Die Staaten der EU hätten sich nach dem Zweiten Weltkrieg für die Herrschaft des Rechts statt der Herrschaft des Stärkeren entschieden, konstatierte Olaf Meister (BÜNDNIS 90/DIE GRÜNEN). Die Wirtschafts- und Finanzströme seien in Europa in extremer Weise miteinander verflochten, Gleiches gelte unter anderem für die Digitalisierung und die Klimapolitik. Deswegen sei ein EU-Austritt wie der Großbritanniens ein echter Anachronismus. Eine Rosinenpickerei – Austritt, aber einzelne Werte in Anspruch nehmen – könne es aber nicht geben.

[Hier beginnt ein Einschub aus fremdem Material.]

## config.mk

```make
export PLATFORM = sky130hd
export DESIGN_NAME = clbs_ctrl
export DESIGN_NICKNAME = d
export VERILOG_FILES = /design/src/verilog/clbs_pkg.sv /design/src/verilog/clbs_pin_sync.sv /design/src/verilog/clbs_ctrl.sv
export VERILOG_INCLUDE_DIRS = /design/src /design/src/verilog
export SDC_FILE = /design/constraint.sdc
export NUM_CORES = 1
export LEC_CHECK = 0
export ABC_AREA = 0
export BUFFER_PORTS_ARGS = -buffer_cell sky130_fd_sc_hd__buf_4
export CAP_MARGIN = 20
export CORE_ASPECT_RATIO = 1.2
export CORE_MARGIN = 4
export CORE_UTILIZATION = 35
export DETAILED_ROUTE_END_ITERATION = 6
export SETUP_SLACK_MARGIN = 0.05
export SLEW_MARGIN = 15
export SYNTH_ARGS = -nofsm -noshare
export SYNTH_HDL_FRONTEND = slang
export SYNTH_SLANG_ARGS = --single-unit
```

## constraint.sdc

```tcl
create_clock -name i_clk -period 2.75 [get_ports i_clk]
set_input_delay 0.55 -clock i_clk [delete_from_list [all_inputs] [get_ports i_clk]]
set_output_delay 0.55 -clock i_clk [all_outputs]
set_load 0.1 [all_outputs]
```
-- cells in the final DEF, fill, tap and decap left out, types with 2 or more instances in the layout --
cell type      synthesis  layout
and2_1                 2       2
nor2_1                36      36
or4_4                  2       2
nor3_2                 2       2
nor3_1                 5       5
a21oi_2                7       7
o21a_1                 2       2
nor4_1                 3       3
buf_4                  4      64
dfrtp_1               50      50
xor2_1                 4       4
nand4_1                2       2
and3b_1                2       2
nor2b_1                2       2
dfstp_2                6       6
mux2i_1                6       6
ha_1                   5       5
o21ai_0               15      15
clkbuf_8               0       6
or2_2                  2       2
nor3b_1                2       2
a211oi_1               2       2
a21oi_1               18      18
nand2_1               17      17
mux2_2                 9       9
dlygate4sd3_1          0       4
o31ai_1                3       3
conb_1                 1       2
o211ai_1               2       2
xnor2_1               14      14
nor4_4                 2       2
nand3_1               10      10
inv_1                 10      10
$ cat src/rtl/tcc_pin_sync.sv
// Pin synchroniser with agreement filter and edge detection.
// Assumes an asynchronous pin input and a single system clock.
`timescale 1ns/100ps
module tcc_pin_sync
(
    input  wire logic ref_clk,     // System clock
    input  wire logic sys_rst,     // Synchronous reset, active high
    input  wire logic pin_in,      // Asynchronous pin
    input  wire logic rise_sel,    // 1 selects rising, 0 falling edge
    output logic      level_q,     // Filtered pin level
    output logic      rise_q,      // One-cycle pulse on rising edge
    output logic      fall_q,      // One-cycle pulse on falling edge
    output logic      sel_edge_q   // One-cycle pulse on selected edge
);

    // ------------------------------------------------------------------
    // Three-stage synchroniser; level changes once stages 2 and 3 agree
    // ------------------------------------------------------------------
    logic s1_q;
    logic s2_q;
    logic s3_q;
    logic level_d;
    logic rise_d;
    logic fall_d;
    logic sel_edge_d;
    logic [2:0] fill_q;
    logic [2:0] fill_d;
    logic       armed;

    // Level is seeded from the settled pin after reset so an idle-high pin
    // gives no false edge; edges count only once the stages are filled
    always_comb
    begin
        armed      = fill_q[2];
        fill_d     = armed ? fill_q : fill_q + 3'h1;
        level_d    = !armed ? s3_q : ((s2_q == s3_q) ? s3_q : level_q);
        rise_d     = armed & level_d & ~level_q;
        fall_d     = armed & ~level_d & level_q;
        sel_edge_d = rise_sel ? rise_d : fall_d;
    end

    always_ff @(posedge ref_clk)
    begin
        if (sys_rst)
        begin
            s1_q       <= 1'b0;
            s2_q       <= 1'b0;
            s3_q       <= 1'b0;
            fill_q     <= 3'h0;
            level_q    <= 1'b0;
            rise_q     <= 1'b0;
            fall_q     <= 1'b0;
            sel_edge_q <= 1'b0;
        end
        else
        begin
            s1_q       <= pin_in;
            s2_q       <= s1_q;
            s3_q       <= s2_q;
            fill_q     <= fill_d;
            level_q    <= level_d;
            rise_q     <= rise_d;
            fall_q     <= fall_d;
            sel_edge_q <= sel_edge_d;
        end
    end

endmodule : tcc_pin_sync

$ cat src/rtl/tcc_compare3.sv
// Timer 2 with its control register and the third compare/capture channel.
// Assumes an 8-bit special-function bus in the system clock domain and
// asynchronous external pins, which are synchronised here.
//
// Function
// Low byte of third compare/capture value at C6h, reset 00h.
// High byte at C7h, pairs with low byte into 16 bits, reset 00h.
// Channel captures timer 2 count or compares against it, per mode.
// Timer 2 control register at C8h, reset 00h, governs timer 2.
// Control bit 6 selects interrupt 3 edge: 0 falling, 1 rising.
// Control bit 5 selects interrupt 2 edge: 0 falling, 1 rising.
// Control bit 7 prescaler: 0 divides clock by 12, 1 by 24.
// Channel mode is two-bit field from mode-enable register bits 7:6.
// Compare style 0: match sets pin high until next timer 2 overflow.
// Compare style 1: match copies port latch to pin; overflow no change.
// Gated mode counts prescaled ticks only while gate pin allows.
`timescale 1ns/100ps
module tcc_compare3
(
    input  wire logic       ref_clk,              // System clock, 40 MHz
    input  wire logic       sys_rst,              // Synchronous reset, active high
    input  wire logic [7:0] sfr_addr,             // Register address
    input  wire logic       sfr_wr,               // Write strobe
    input  wire logic       sfr_rd,               // Read strobe
    input  wire logic [7:0] sfr_wdata,            // Write data
    output logic      [7:0] sfr_rdata,            // Read data, registered
    input  wire logic [1:0] compare_mode_enable,  // Mode field, bits 7:6 of mode register
    input  wire logic       compare_pin_in,       // Capture input pin
    input  wire logic       port_latch_bit,       // Pre-written port latch value
    input  wire logic       timer2_count_gate_pin,// Count / gate pin
    input  wire logic       external_irq_two,     // External interrupt 2 pin
    input  wire logic       external_irq_three,   // External interrupt 3 pin
    output logic            compare_pin,          // Compare output pin
    output logic            irq2_event,           // Pulse on selected interrupt 2 edge
    output logic            irq3_event,           // Pulse on selected interrupt 3 edge
    output logic     [15:0] timer2_count,         // Timer 2 count
    output logic            timer2_overflow       // Pulse when timer 2 wraps
);

    // ------------------------------------------------------------------
    // State
    // ------------------------------------------------------------------
    logic [7:0]  compare3_low_q;
    logic [7:0]  compare3_low_d;
    logic [7:0]  compare3_high_q;
    logic [7:0]  compare3_high_d;
    logic [7:0]  timer2_control_q;
    logic [7:0]  timer2_control_d;
    logic [7:0]  rdata_q;
    logic [7:0]  rdata_d;
    logic [15:0] count_q;
    logic [15:0] count_d;
    logic [4:0]  presc_q;
    logic [4:0]  presc_d;
    logic        ovf_q;
    logic        ovf_d;
    logic        pin_q;
    logic        pin_d;
    logic        irq2_q;
    logic        irq3_q;

    // ------------------------------------------------------------------
    // Pin synchronisers
    // ------------------------------------------------------------------
    logic gate_level;
    logic gate_fall;
    logic capt_edge;
    logic irq2_edge;
    logic irq3_edge;

    tcc_pin_sync u_gate
    (
        .ref_clk    (ref_clk),
        .sys_rst    (sys_rst),
        .pin_in     (timer2_count_gate_pin),
        .rise_sel   (1'b0),
        .level_q    (gate_level),
        .rise_q     (),
        .fall_q     (gate_fall),
        .sel_edge_q ()
    );

    // Capture pin edge follows the interrupt 3 edge selection
    tcc_pin_sync u_capt
    (
        .ref_clk    (ref_clk),
        .sys_rst    (sys_rst),
        .pin_in     (compare_pin_in),
        .rise_sel   (timer2_control_q[tcc_pkg::BIT_IRQ3_EDGE]),
        .level_q    (),
        .rise_q     (),
        .fall_q     (),
        .sel_edge_q (capt_edge)
    );

    tcc_pin_sync u_irq2
    (
        .ref_clk    (ref_clk),
        .sys_rst    (sys_rst),
        .pin_in     (external_irq_two),
        .rise_sel   (timer2_control_q[tcc_pkg::BIT_IRQ2_EDGE]),
        .level_q    (),
        .rise_q     (),
        .fall_q     (),
        .sel_edge_q (irq2_edge)
    );

    tcc_pin_sync u_irq3
    (
        .ref_clk    (ref_clk),
        .sys_rst    (sys_rst),
        .pin_in     (external_irq_three),
        .rise_sel   (timer2_control_q[tcc_pkg::BIT_IRQ3_EDGE]),
        .level_q    (),
        .rise_q     (),
        .fall_q     (),
        .sel_edge_q (irq3_edge)
    );

    // ------------------------------------------------------------------
    // Next-state logic
    // ------------------------------------------------------------------
    logic       wr_low;
    logic       wr_high;
    logic       wr_ctrl;
    logic       tick;
    logic       step;
    logic       capture;
    logic       match;
    logic [1:0] in_mode;
    logic [4:0] presc_last;

    always_comb
    begin
        wr_low     = sfr_wr && (sfr_addr == tcc_pkg::ADDR_COMPARE3_LOW);
        wr_high    = sfr_wr && (sfr_addr == tcc_pkg::ADDR_COMPARE3_HIGH);
        wr_ctrl    = sfr_wr && (sfr_addr == tcc_pkg::ADDR_TIMER2_CONTROL);
        in_mode    = {timer2_control_q[tcc_pkg::BIT_INPUT_MODE_HI],
                      timer2_control_q[tcc_pkg::BIT_INPUT_MODE_LO]};
        presc_last = timer2_control_q[tcc_pkg::BIT_PRESCALE_SELECT]
                   ? tcc_pkg::PRESCALE_LAST_SLOW
                   : tcc_pkg::PRESCALE_LAST_FAST;

        // Prescaler runs whenever the timer input is a clocked mode
        presc_d = presc_q;
        tick    = 1'b0;
        if (in_mode == tcc_pkg::T2_IN_STOP || in_mode == tcc_pkg::T2_IN_COUNTER)
        begin
            presc_d = 5'h0_0;
        end
        else if (presc_q >= presc_last)
        begin
            presc_d = 5'h0_0;
            tick    = 1'b1;
        end
        else
        begin
            presc_d = presc_q + 5'h0_1;
        end

        unique case (in_mode)
            tcc_pkg::T2_IN_STOP:    step = 1'b0;
            tcc_pkg::T2_IN_TIMER:   step = tick;
            tcc_pkg::T2_IN_COUNTER: step = gate_fall;
            tcc_pkg::T2_IN_GATED:   step = tick && gate_level;
        endcase

        count_d = step ? count_q + 16'h0_001 : count_q;
        ovf_d   = step && (count_q == 16'hFFFF);

        // Channel mode decides capture or compare
        capture = ((compare_mode_enable == tcc_pkg::CH_MODE_CAPT_EDGE) && capt_edge)
               || ((compare_mode_enable == tcc_pkg::CH_MODE_CAPT_WRITE) && wr_low);
        match   = (compare_mode_enable == tcc_pkg::CH_MODE_COMPARE)
               && ({compare3_high_q, compare3_low_q} == count_q);

        // Capture wins over a software write in the same cycle
        compare3_low_d  = wr_low  ? sfr_wdata : compare3_low_q;
        compare3_high_d = wr_high ? sfr_wdata : compare3_high_q;
        if (capture)
        begin
            compare3_low_d  = count_q[7:0];
            compare3_high_d = count_q[15:8];
        end

        timer2_control_d = wr_ctrl ? sfr_wdata : timer2_control_q;

        pin_d = pin_q;
        if (timer2_control_q[tcc_pkg::BIT_COMPARE_STYLE])
        begin
            if (match)
            begin
                pin_d = port_latch_bit;
            end
        end
        else if (match)
        begin
            pin_d = 1'b1;
        end
        else if (ovf_q)
        begin
            pin_d = 1'b0;
        end

        rdata_d = rdata_q;
        if (sfr_rd)
        begin
            unique case (sfr_addr)
                tcc_pkg::ADDR_COMPARE3_LOW:   rdata_d = compare3_low_q;
                tcc_pkg::ADDR_COMPARE3_HIGH:  rdata_d = compare3_high_q;
                tcc_pkg::ADDR_TIMER2_CONTROL: rdata_d = timer2_control_q;
                default:                      rdata_d = tcc_pkg::RDATA_UNMAPPED;
            endcase
        end
    end

    // ------------------------------------------------------------------
    // Registers
    // ------------------------------------------------------------------
    always_ff @(posedge ref_clk)
    begin
        if (sys_rst)
        begin
            compare3_low_q   <= tcc_pkg::RST_COMPARE3_LOW;
            compare3_high_q  <= tcc_pkg::RST_COMPARE3_HIGH;
            timer2_control_q <= tcc_pkg::RST_TIMER2_CONTROL;
            rdata_q          <= 8'h00_00;
            count_q          <= 16'h0_000;
            presc_q          <= 5'h0_0;
            ovf_q            <= 1'b0;
            pin_q            <= 1'b0;
            irq2_q           <= 1'b0;
            irq3_q           <= 1'b0;
        end
        else
        begin
            compare3_low_q   <= compare3_low_d;
            compare3_high_q  <= compare3_high_d;
            timer2_control_q <= timer2_control_d;
            rdata_q          <= rdata_d;
            count_q          <= count_d;
            presc_q          <= presc_d;
            ovf_q            <= ovf_d;
            pin_q            <= pin_d;
            irq2_q           <= irq2_edge;
            irq3_q           <= irq3_edge;
        end
    end

    assign sfr_rdata       = rdata_q;
    assign compare_pin     = pin_q;
    assign irq2_event      = irq2_q;
    assign irq3_event      = irq3_q;
    assign timer2_count    = count_q;
    assign timer2_overflow = ovf_q;

endmodule : tcc_compare3
$ cat config.mk
export PLATFORM = sky130hd
export DESIGN_NAME = io_ports
export DESIGN_NICKNAME = d
export VERILOG_FILES = /design/src/verilog/io_ports_pkg.sv /design/src/verilog/io_ports.sv /design/src/verilog/port_pin_mux.sv
export VERILOG_INCLUDE_DIRS = /design/src /design/src/verilog
export SDC_FILE = /design/constraint.sdc
export NUM_CORES = 1
export LEC_CHECK = 0
export CELL_PAD_IN_SITES_DETAIL_PLACEMENT = 1
export CELL_PAD_IN_SITES_GLOBAL_PLACEMENT = 1
export CORE_UTILIZATION = 35
export DETAILED_ROUTE_END_ITERATION = 8
export DONT_BUFFER_PORTS = 1
export GPL_ROUTABILITY_DRIVEN = 0
export PLACE_DENSITY_LB_ADDON = 0.08
export SLEW_MARGIN = 20
export SYNTH_ARGS = -nofsm -noshare
export SYNTH_HDL_FRONTEND = slang
export SYNTH_SLANG_ARGS = --single-unit
export TNS_END_PERCENT = 1
$ cat constraint.sdc
create_clock -name aclk -period 2.8 [get_ports aclk]
set_input_delay 0.42 -clock aclk [delete_from_list [all_inputs] [get_ports aclk]]
set_output_delay 0.42 -clock aclk [all_outputs]
set_load 0.05 [all_outputs]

Meister hoffe ebenfalls noch auf den „Exit vom Brexit“.

Im Anschluss an die Debatte wurde der Antrag der Koalition mit deren Stimmen angenommen. Der Gesetzentwurf der Landesregierung wurde einstimmig in die Ausschüsse für Wirtschaft, Wissenschaft und Digitalisierung sowie für Bundes- und Europaangelegenheiten sowie Medien überwiesen.